Southwest Wyoming has good odds for non-resident antelope and deer.

I'd just as soon see UWN guys get the non-resident tags as anyone.

Ah, let me add...we micro-managed our deer and antelope here. 

PM me for specifics if interested.


----------



## Packout (Nov 20, 2007)

Goob- WY micro-manages just like Utah did - some limited entry, some regional, and a whole lot statewide. I like Wyoming's management.

As for out of state tags- I agree that you should give WY antelope a try. You will see tons of animals in any unit and you can kill one if you are more than a novice. For deer, I'll take most WY units/regions also. Colorado has some decent units which take a point or two to draw. Some second choice units can be good, but CO has slipped in quality the past 4 years or so and it is no walk in the park. But you can have a good hunt there, just choose a unit with lots of public lands and it seems the ML hunts are a little easier to hunt and draw. Lots of options out there, but time and money are the eliminator- at least for me. Another item is I had better hunts in Utah last year than in CO on a ML hunt and a 4th season hunt. Utah isn't great, but it isn't all bad either. Best of luck.


----------



## wyogoob (Sep 7, 2007)

Packout said:


> Goob- WY micro-manages just like Utah did - some limited entry, some regional, and a whole lot statewide. I like Wyoming's management.
> 
> As for out of state tags- I agree that you should give WY antelope a try. You will see tons of animals in any unit and you can kill one if you are more than a novice. For deer, I'll take most WY units/regions also. ...........................................quote]
> 
> Wyoming's Antelope are entirely micro-managed; no regions, no statewide, all limited entry. There's 117 different limited quota areas. It's quite a success story.


----------



## Packout (Nov 20, 2007)

Sorry, I was referring to deer management. WY antelope are a great success and anyone looking for a nice hunt can find it in WY.


----------



## goofy elk (Dec 16, 2007)

Packout, you know as well as I do, Wyoming can get away with "regional" deer
hunting because they have GIGANTIC road less & wilderness areas............
Non- res guys cant even hunt the wilderness without a guide....

This would be like CLOSING every single road on Boulder,,including Hwy 12...
COMPLETELY NON motorized,,,,,,,,Then you could give thousands of tags there
too and it would work,,,,,,,,,Produce great buck numbers like it did in the 80s..

And don't forget to tell all the non-res guys they cant hunt it with out a guide..  

Just say'in...


----------



## wyogoob (Sep 7, 2007)

Packout said:


> Sorry, I was referring to deer management. WY antelope are a great success and anyone looking for a nice hunt can find it in WY.


Yeah, yeah. We have like 170 deer micro-management areas, but you are right, many are grouped together.


----------



## wyogoob (Sep 7, 2007)

Goofy brought up the fact that guides are needed to hunt big game in Wyoming's wilderness areas. True, but it's not out of reach for the average Joe. A "Resident Guide", one that can not charge a fee, satisfies the guide requirement in Wyoming's wilderness areas.

It works like this: Goofy wants to hunt deer up in the Wind Rivers, area 139. He's starting an alligator farm in Mississippi next year so it's his last year out west. But he's broke. His brother-in-law, Goober, knows where all the big bucks are around Fremont Peak in the Wind River Wilderness. So he talks Goober into getting a (free) Resident Guide tag and taking him up to Indian Basin deer hunting. They go up, Goofy kills a monster muley nearly as big as what you could get road-hunting north of Evanston, while Goob fishes for Golden Trout. Goober doesn't (can't) charge Goofy any fee.

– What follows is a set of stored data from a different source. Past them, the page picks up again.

[flow/run.sh]
#!/bin/bash
# the make line also repeats each setting of config.mk as NAME=value (left out here)
make -C /OpenROAD-flow-scripts/flow DESIGN_CONFIG=/design/flow/config.mk WORK_HOME=/design/flow/orfs CLKGATE_MAP_FILE= finish
[flow/config.mk]
export PLATFORM = sky130hd
export DESIGN_NAME = apb_fifo
export DESIGN_NICKNAME = apb_fifo
export VERILOG_FILES = /design/flow/design.v
export SDC_FILE = /design/flow/constraint.sdc
export NUM_CORES = 4
export LEC_CHECK = 0
export ABC_AREA = 0
export CAP_MARGIN = 25
export CORE_ASPECT_RATIO = 1.11
export CORE_MARGIN = 2
export CORE_UTILIZATION = 66
export CTS_CLUSTER_SIZE = 35
export GPL_TIMING_DRIVEN = 1
export PLACE_DENSITY_LB_ADDON = 0.08
export SETUP_SLACK_MARGIN = -0.15
export SLEW_MARGIN = 35
[flow/constraint.sdc]
create_clock -name core_clock -period 2.16 [get_ports {clk}]
set_input_delay 0.4320 -clock core_clock [delete_from_list [all_inputs] [get_ports {clk}]]
set_output_delay 0.4320 -clock core_clock [all_outputs]
set_load 0.01 [all_outputs]
[flow/design.v]
module apb_fifo (
    input  wire                   clk,         
    input  wire                   rst,         
    input  wire                   psel,        
    input  wire [3:0]            paddr,       
    input  wire [31:0]            pwdata,      
    input  wire                   penable,     
    input  wire                   pwrite,      
    output reg  [31:0]            prdata,      
    output reg                    pready       
);
parameter DEPTH = 16;   
parameter idle = 0, check_op = 1, write_data = 2, read_data =3,send_ready = 4;
reg [2:0] state;
reg [3:0] addr ;
 reg [31:0] wdata,rdata;
  reg [31:0] mem [0:15];
reg [3:0] wr_ptr;    
reg [3:0] rd_ptr;    
reg [4:0] count;     
reg [1:0] cwait;
always @(posedge clk or negedge rst) begin
    if (rst == 0) begin
        for(int i = 0; i<16;i++)
        begin
        mem[i] <= 0;
        end
        wr_ptr <= 0;
        rd_ptr <= 0;
        count <= 0;
        pready <= 0;
        state   <= idle;
        pready <= 0;
        prdata <= 0;
        addr   <= 0;
        wdata  <= 0;
        rdata  <= 0;
        cwait  <= 0;
    end else begin
        case(state)
        idle:
        begin
            wr_ptr <= 0;
            rd_ptr <= 0;
            count <= 0;
            pready <= 0;
            prdata <= 0;
            addr   <= 0;
            wdata  <= 0;
            rdata  <= 0;
            cwait  <= 0;
            state <= check_op;
        end
        check_op:
        begin
         if (penable && psel && pwrite && count != 15)
         begin 
            state   <= write_data;
            addr    <= paddr;
            wdata   <= pwdata;
         end
         else if (penable && psel && !pwrite && count != 0)
         begin
            state  <= read_data;
            addr   <= paddr;
         end
         else 
            state  <= check_op;
        end
        write_data:
        begin
            mem[addr] <= wdata;
            if(cwait < 2)
            begin
              state <= write_data;
              cwait <= cwait + 1;
            end
            else
            begin
               cwait <= 0;
               pready <= 1'b1;
               state <= send_ready;
               wr_ptr <= wr_ptr + 1;
               count  <= count  + 1;
            end
        end
        read_data : begin
            rdata <= mem[addr];
            if(cwait < 2)
            begin
              state <= read_data;
              cwait <= cwait + 1;
            end
            else
            begin
               cwait <= 0;
               state <= send_ready;
               pready <= 1'b1;
               prdata <= rdata;
               rd_ptr <= rd_ptr + 1;
               count  <= count  - 1;
            end
        end
        send_ready: begin
           state  <= check_op;
           pready <= 1'b0;    
         end
     endcase
     end
   end  
endmodule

The statute, in part, reads like this: 
(a) No nonresident shall hunt big or trophy game animals on any designated wilderness area, as defined by federal or state law, in this state unless accompanied by a licensed professional guide or a resident guide. There shall be at least one (1) licensed professional guide or resident guide accompanying each two (2) nonresident hunters. The commission may also specify other areas of the state, or specific big or trophy game species, for which a licensed professional or resident guide is required for nonresidents, for purposes of proper game management, protection of hunter welfare and safety, or better enforcement of game and fish laws. The commission may allow licensed guides to accompany more than two (2) hunters but no more than six (6) hunters in specific areas.

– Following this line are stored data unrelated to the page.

==> 12-03: inputs <==
## asx_soupbintcp_itch
module asx_soupbintcp_itch (
    input  wire        clk,
    input  wire        rst,
    input  wire        ip_payload_valid,
    input  wire [7:0]  ip_payload_data,
    input  wire        ip_payload_start,
    input  wire        ip_payload_end,
    output wire [15:0] tcp_src_port,
    output wire [15:0] tcp_dst_port,
    output wire [31:0] tcp_seq_num,
    output wire [31:0] tcp_ack_num,
    output wire [3:0] tcp_data_offset,
    output wire [7:0] tcp_flags,
    output wire [15:0] tcp_window,
    output wire tcp_flag_syn,
    output wire tcp_flag_ack,
    output wire tcp_flag_fin,
    output wire tcp_flag_rst,
    output wire tcp_flag_psh,
    output wire tcp_header_valid,
    output wire tcp_parse_error,
    output wire session_active,
    output wire [63:0] session_sequence,
    output wire [7:0] pkt_type,
    output wire pkt_type_valid,
    output wire pkt_heartbeat,
    output wire pkt_login_accepted,
    output wire pkt_login_rejected,
    output wire pkt_end_session,
    output wire [31:0] seq_data_count,
    output wire [31:0] heartbeat_count,
    output wire parse_error,
    output wire msg_valid,
    output wire [7:0] msg_type,
    output wire msg_error,
    output wire [31:0] timestamp,
    output wire [63:0] order_id,
    output wire [31:0] orderbook_id,
    output wire side,
    output wire add_order_valid,
    output wire add_order_start,
    output wire [63:0] quantity,
    output wire [31:0] price,
    output wire [15:0] order_attributes,
    output wire order_executed_valid,
    output wire [63:0] exec_quantity,
    output wire order_cancel_valid,
    output wire order_delete_valid,
    output wire order_replace_valid,
    output wire directory_valid,
    output wire system_event_valid,
    output wire [7:0] event_code,
    output wire [31:0] total_messages,
    output wire [31:0] parse_errors
);
export LEC_CHECK = 0
export ABC_AREA = 1
export CAP_MARGIN = 20
export CORE_MARGIN = 2
export CORE_UTILIZATION = 72
export CTS_CLUSTER_DIAMETER = 315
export CTS_CLUSTER_SIZE = 41
export MAX_ROUTING_LAYER = met4
export PLACE_DENSITY = 0.66
export SETUP_SLACK_MARGIN = 0.72
export SLEW_MARGIN = 20
create_clock -name core_clock -period 2.71 [get_ports {clk}]
run.sh (not shown) runs the stock make flow with config.mk's settings and CLKGATE_MAP_FILE=.
==> 10-19: changes against 12-03 <==
ABC_AREA = unset   (was 1)
CORE_UTILIZATION = 57   (was 72)
CTS_CLUSTER_DIAMETER = unset   (was 315)
CTS_CLUSTER_SIZE = 29   (was 41)
MAX_ROUTING_LAYER = unset   (was met4)
PLACE_DENSITY = unset   (was 0.66)
SETUP_SLACK_MARGIN = unset   (was 0.72)
==> flow/constraint.sdc (replaced) <==
create_clock -name core_clock -period 2.02 [get_ports {clk}]
set_input_delay 0.4040 -clock core_clock [delete_from_list [all_inputs] [get_ports {clk}]]
set_output_delay 0.4040 -clock core_clock [all_outputs]
set_load 0.01 [all_outputs]
==> 02-14: changes against 12-03 <==
ABC_AREA = unset   (was 1)
CORE_UTILIZATION = 40   (was 72)
CTS_CLUSTER_DIAMETER = unset   (was 315)
CTS_CLUSTER_SIZE = unset   (was 41)
MAX_ROUTING_LAYER = unset   (was met4)
PLACE_DENSITY = unset   (was 0.66)
SETUP_SLACK_MARGIN = unset   (was 0.72)
==> flow/constraint.sdc (replaced) <==
create_clock -name core_clock -period 5.0 [get_ports {clk}]
set_input_delay 1.0000 -clock core_clock [delete_from_list [all_inputs] [get_ports {clk}]]
set_output_delay 1.0000 -clock core_clock [all_outputs]
set_load 0.01 [all_outputs]
==> results <==
quantity                                                                                            02-14                   12-03                     10-19
Run status                                                               no timing/DRC/antenna violations  stopped before the end           failed layout checks
Stage where the flow stopped                                                                            -                 5_1_grt                         -
Reasons for failing layout checks                                                                       -                       -              setup timing
Area fraction of the dominant cell type after synthesis                                            33.31%                  30.93%                    33.31%
Launch instance of the worst min-delay path                 asx_itch_inst.expected_length[2]$_SDFFE_PP0P_                       -                       rst
Count of endpoints failing hold in the final timing report                                              0                       -                         0
Chip area                                                                                   0.07634 sq mm           0.04606 sq mm             0.05387 sq mm
Slew headroom                                                                                      24.97%                       -                    30.99%
Net load switching power                                                                       0.002752 W                       -                0.006674 W
Mean cell area of the mapped netlist                                                          10.78 sq um             8.953 sq um               10.78 sq um
Area taken by flip-flops and latches                                                        0.01861 sq mm                       -             0.01866 sq mm
Most prevalent standard cell on the critical path                                sky130_fd_sc_hd__nand4_1                       -  sky130_fd_sc_hd__nand2_1
Number of sequential storage elements                                                                 765                       -                       765
Worst slack at placement                                                                          1096 ps               -186.4 ps                 -735.8 ps
Inverters, non-clock                                                                                   68                       -                        68
Area of combinational cells with multiple inputs                                            0.01027 sq mm                       -             0.01197 sq mm
Period utilization                                                                                 70.40%                       -                    137.4%
Sum of negative setup slack                                                                          0 ps                       -                -86,760 ps
Well Taps                                                                                             959                       -                       680
Clock skew after layout                                                                          23.79 ps                       -                  28.79 ps
Crit-path slowest cell                                                            sky130_fd_sc_hd__nor3_1                       -    sky130_fd_sc_hd__or4_4
Final layout net count                                                                              3,460                       -                     3,794
Power is estimated from default activity; no workload was simulated.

(b) Any resident possessing a valid resident big or trophy game animal license may apply for and receive a resident guide license. The resident guide license shall be issued without charge or bond by the commission, any district supervisor or resident game warden upon receipt of an affidavit from the resident stating the names and addresses of the nonresident hunters to be guided, the game to be hunted, the area to be hunted, and that the resident has not received nor will accept directly or indirectly any compensation for his services as a guide. A resident guide shall not guide more than two (2) nonresident hunters in any calendar year on any national forest, wilderness area, national game refuge, or national park, except as provided in W.S. 23-2-401, nor shall he accept any compensation or gratuity for his services. The name and license number of the nonresident hunter shall be placed on the back of the resident guide license and stamped or signed by the issuer.

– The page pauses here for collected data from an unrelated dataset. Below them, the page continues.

==> flow/design.v <==
`timescale 1ns / 1ps
module alu(
  input wire [31:0] a,
  input wire [31:0] b,
  input wire [2:0] funct3,
  input wire [6:0] funct7,
  input wire [6:0] opcode,
  output reg [31:0] result
);
  always @(*) begin
    case (funct3)
      3'b000: result = (opcode == 7'b0110011 && funct7 == 7'b0100000) ? a - b : a + b;   
      3'b111: result = a & b;                                                           
      3'b110: result = a | b;                                                           
      3'b100: result = a ^ b;                                                           
      3'b001: result = a << b[4:0];                                                     
      3'b101: result = (funct7 == 7'b0100000) ? $signed(a) >>> b[4:0] : a >> b[4:0];     
      3'b010: result = ($signed(a) < $signed(b)) ? 32'b1 : 32'b0;                        
      3'b011: result = (a < b) ? 32'b1 : 32'b0;                                           
      default: result = 32'hDEAD_BEEF;
    endcase
  end
endmodule
`timescale 1ns/1ps
module reg_file (input wire clk, input wire [4:0] rs1, rs2, rd, input wire we, input wire [31:0] wd, output wire [31:0] rd1, rd2);
  reg [31:0] regs [0:31];
  assign rd1=(rs1==0)?0:regs[rs1];
  assign rd2=(rs2==0)?0:regs[rs2];
  always @(posedge clk) begin
    if (we && rd!=0)
      regs[rd]<=wd;
  end
endmodule
## flow/design.v

```verilog
module TM_ALU (
    input  wire        clk,
    input  wire        reset,
    input  wire [7:0]  AvgTxLen,
    input  wire [7:0]  InstExed,
    input  wire [7:0]  CurTxLen,
    output wire [7:0]  AvgTxLen_new,
    output wire [7:0]  InstExed_new
);
    reg [15:0] mac_result;  
    reg [7:0]  inc_result;
    reg [15:0] mac_reg;     
    reg [7:0]  inc_reg;      
    reg [7:0]  AvgTxLen_reg;  
    always @(posedge clk) begin
        if (reset) begin
            mac_reg      <= 0;
            inc_reg      <= 0;
            AvgTxLen_reg <= 0;
        end else begin
            mac_result     <= AvgTxLen * InstExed;
            mac_reg      <= mac_result + CurTxLen;
            inc_result     <= InstExed + 1;
            inc_reg      <= inc_result;
            AvgTxLen_reg <= AvgTxLen;  
        end
    end
    reg [7:0] AvgTxLen_new_reg;
    always @(posedge clk) begin
        if (reset) begin
            AvgTxLen_new_reg <= 0;
        end else begin
            if (inc_reg == 0) begin  
                AvgTxLen_new_reg <= 0;
            end else begin
                AvgTxLen_new_reg <= mac_reg / inc_reg;
            end
        end
    end
    assign AvgTxLen_new  = AvgTxLen_new_reg;
    assign InstExed_new = (reset) ? 8'b0 : AvgTxLen_reg;  
endmodule
```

With the exception of the Absarokas, I don't find Wyoming's wilderness areas any better for deer than the non-wilderness parts.


----------



## TopofUtahArcher (Sep 9, 2009)

I am seriously shocked that this thread hasn't reached 10 or more pages by now... not that I want thousands of disgruntled UT deer hunters applying for or buying the tags I am currently seeking out of state...

Shocking!


----------



## goofy elk (Dec 16, 2007)

Goofy elk does have 5 nonres deer points and 5 nonres elk points for Wyoming,,,

May be he WILL hire goob the outfitter and hunt the non wilderness places 
that he speaks of...........   

I do have a plan for deer,,,,,,,,,hold out for 102, and do it with my bow..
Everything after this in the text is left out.